TASK BRIEF
Below are the entries; give again exactly the lines from the one mentioning "Critical path" through the one mentioning "cell chain: buf_2", inclusive.

□ □ □ □ □

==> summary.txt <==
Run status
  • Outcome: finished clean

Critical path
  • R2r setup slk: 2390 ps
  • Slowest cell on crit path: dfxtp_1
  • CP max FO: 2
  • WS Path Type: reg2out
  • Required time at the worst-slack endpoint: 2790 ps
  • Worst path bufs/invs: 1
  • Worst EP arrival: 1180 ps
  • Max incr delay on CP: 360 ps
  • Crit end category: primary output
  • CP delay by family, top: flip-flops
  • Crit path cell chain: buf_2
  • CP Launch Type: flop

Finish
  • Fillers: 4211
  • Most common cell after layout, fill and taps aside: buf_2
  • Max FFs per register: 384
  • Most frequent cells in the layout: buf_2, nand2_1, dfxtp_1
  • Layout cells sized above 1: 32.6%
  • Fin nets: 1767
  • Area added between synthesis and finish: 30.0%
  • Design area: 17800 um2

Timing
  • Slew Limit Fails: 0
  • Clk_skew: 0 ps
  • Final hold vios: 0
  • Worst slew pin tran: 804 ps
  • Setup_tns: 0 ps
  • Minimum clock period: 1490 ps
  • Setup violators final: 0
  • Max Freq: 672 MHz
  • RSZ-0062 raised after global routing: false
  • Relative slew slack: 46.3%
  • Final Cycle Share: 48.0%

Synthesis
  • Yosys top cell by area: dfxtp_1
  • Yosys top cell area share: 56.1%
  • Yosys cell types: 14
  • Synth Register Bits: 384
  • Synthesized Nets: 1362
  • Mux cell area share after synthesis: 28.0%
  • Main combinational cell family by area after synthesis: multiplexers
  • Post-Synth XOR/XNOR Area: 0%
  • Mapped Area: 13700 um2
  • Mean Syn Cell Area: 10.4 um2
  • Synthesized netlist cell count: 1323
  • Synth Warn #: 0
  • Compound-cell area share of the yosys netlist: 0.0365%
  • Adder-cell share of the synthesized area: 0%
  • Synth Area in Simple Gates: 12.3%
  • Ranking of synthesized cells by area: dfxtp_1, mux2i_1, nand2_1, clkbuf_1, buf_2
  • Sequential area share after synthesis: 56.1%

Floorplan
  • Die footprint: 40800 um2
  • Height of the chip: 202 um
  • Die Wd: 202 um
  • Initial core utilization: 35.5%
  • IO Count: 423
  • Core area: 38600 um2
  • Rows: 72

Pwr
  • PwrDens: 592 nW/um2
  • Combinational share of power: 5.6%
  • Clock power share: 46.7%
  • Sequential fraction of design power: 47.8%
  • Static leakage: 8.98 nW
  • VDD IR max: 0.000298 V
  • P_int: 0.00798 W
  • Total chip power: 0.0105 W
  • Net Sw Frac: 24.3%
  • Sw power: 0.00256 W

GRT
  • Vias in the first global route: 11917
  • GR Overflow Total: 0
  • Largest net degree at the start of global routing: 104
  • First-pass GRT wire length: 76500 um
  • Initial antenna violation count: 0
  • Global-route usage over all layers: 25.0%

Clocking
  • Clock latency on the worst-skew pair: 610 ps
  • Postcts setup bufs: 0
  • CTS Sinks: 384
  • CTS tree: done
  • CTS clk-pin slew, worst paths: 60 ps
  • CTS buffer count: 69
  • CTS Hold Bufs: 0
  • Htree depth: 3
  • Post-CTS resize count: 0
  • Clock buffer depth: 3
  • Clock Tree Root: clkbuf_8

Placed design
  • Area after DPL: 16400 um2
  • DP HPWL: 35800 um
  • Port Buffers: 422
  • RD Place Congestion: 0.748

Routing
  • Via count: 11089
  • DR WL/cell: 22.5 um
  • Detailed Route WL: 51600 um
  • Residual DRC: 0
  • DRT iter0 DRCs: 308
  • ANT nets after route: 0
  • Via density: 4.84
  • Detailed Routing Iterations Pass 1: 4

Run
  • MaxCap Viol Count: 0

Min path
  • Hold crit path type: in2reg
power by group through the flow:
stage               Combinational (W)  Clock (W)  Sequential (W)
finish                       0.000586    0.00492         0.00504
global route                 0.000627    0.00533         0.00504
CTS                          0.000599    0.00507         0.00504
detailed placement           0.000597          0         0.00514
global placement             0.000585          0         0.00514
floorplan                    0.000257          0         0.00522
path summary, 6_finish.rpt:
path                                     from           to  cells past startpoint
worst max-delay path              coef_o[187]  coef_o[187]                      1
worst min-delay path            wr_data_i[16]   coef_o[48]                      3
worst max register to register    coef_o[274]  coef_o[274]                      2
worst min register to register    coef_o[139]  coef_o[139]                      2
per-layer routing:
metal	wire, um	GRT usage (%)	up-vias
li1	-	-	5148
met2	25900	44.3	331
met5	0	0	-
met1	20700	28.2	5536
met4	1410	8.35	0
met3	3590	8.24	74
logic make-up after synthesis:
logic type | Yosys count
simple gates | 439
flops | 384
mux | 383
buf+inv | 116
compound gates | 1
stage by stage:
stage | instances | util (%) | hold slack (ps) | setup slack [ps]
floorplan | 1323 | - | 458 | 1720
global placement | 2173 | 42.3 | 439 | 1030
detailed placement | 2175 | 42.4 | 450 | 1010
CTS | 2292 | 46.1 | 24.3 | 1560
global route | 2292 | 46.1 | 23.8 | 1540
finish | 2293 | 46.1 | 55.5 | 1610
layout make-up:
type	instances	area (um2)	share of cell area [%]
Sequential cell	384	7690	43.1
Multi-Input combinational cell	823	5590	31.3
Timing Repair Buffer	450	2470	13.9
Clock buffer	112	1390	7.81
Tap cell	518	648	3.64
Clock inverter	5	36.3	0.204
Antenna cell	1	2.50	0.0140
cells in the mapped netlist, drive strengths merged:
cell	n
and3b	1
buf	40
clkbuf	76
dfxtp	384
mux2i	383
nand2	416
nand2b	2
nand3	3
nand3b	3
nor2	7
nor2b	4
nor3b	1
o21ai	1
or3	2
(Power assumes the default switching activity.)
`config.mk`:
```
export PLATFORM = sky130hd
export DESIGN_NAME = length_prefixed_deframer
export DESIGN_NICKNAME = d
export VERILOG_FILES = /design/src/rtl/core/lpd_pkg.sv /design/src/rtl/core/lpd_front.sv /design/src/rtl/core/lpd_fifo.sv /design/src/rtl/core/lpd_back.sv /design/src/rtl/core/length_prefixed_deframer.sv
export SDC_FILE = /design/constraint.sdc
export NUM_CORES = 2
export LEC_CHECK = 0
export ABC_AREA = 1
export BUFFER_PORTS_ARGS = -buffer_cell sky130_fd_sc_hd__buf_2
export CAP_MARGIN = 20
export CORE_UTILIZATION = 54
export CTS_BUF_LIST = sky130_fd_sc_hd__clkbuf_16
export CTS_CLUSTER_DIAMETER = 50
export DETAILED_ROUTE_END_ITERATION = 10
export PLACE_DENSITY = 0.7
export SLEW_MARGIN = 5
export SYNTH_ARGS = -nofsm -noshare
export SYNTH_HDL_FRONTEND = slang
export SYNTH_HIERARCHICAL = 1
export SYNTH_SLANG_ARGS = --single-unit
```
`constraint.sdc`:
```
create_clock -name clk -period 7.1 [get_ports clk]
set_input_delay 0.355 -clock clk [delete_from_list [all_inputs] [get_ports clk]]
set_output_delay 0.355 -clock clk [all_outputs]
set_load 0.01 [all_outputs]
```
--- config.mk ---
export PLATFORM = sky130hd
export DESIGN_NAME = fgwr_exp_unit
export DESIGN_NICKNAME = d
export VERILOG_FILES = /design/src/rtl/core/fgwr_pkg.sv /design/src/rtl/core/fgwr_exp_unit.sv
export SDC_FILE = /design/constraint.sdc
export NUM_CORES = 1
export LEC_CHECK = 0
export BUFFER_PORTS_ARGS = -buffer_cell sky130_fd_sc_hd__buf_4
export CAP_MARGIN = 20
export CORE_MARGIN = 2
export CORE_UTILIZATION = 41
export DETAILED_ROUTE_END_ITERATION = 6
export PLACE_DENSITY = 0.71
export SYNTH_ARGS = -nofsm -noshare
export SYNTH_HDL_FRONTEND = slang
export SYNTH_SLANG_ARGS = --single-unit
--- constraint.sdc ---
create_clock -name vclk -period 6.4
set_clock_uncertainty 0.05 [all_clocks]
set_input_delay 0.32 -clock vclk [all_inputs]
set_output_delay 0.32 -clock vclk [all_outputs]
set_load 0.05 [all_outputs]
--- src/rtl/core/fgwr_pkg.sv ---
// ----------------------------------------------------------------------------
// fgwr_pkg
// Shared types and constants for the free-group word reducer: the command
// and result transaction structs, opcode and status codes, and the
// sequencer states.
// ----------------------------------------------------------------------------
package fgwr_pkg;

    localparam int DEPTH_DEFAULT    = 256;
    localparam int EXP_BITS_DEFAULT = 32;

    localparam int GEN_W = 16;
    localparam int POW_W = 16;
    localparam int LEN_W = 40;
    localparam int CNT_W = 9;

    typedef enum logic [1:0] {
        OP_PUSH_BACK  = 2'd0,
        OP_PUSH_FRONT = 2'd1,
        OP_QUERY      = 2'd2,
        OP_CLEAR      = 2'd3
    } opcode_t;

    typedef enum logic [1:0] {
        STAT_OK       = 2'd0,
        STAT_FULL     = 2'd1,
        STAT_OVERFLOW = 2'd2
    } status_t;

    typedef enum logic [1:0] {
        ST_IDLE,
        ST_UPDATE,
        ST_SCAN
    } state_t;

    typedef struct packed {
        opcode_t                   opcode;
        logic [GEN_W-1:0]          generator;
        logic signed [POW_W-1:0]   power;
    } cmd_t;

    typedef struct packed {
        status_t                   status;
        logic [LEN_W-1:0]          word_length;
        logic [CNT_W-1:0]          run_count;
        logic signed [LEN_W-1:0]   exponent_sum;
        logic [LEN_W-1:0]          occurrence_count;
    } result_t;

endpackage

□ □ □ □ □

REPLY
Critical path
  • R2r setup slk: 2390 ps
  • Slowest cell on crit path: dfxtp_1
  • CP max FO: 2
  • WS Path Type: reg2out
  • Required time at the worst-slack endpoint: 2790 ps
  • Worst path bufs/invs: 1
  • Worst EP arrival: 1180 ps
  • Max incr delay on CP: 360 ps
  • Crit end category: primary output
  • CP delay by family, top: flip-flops
  • Crit path cell chain: buf_2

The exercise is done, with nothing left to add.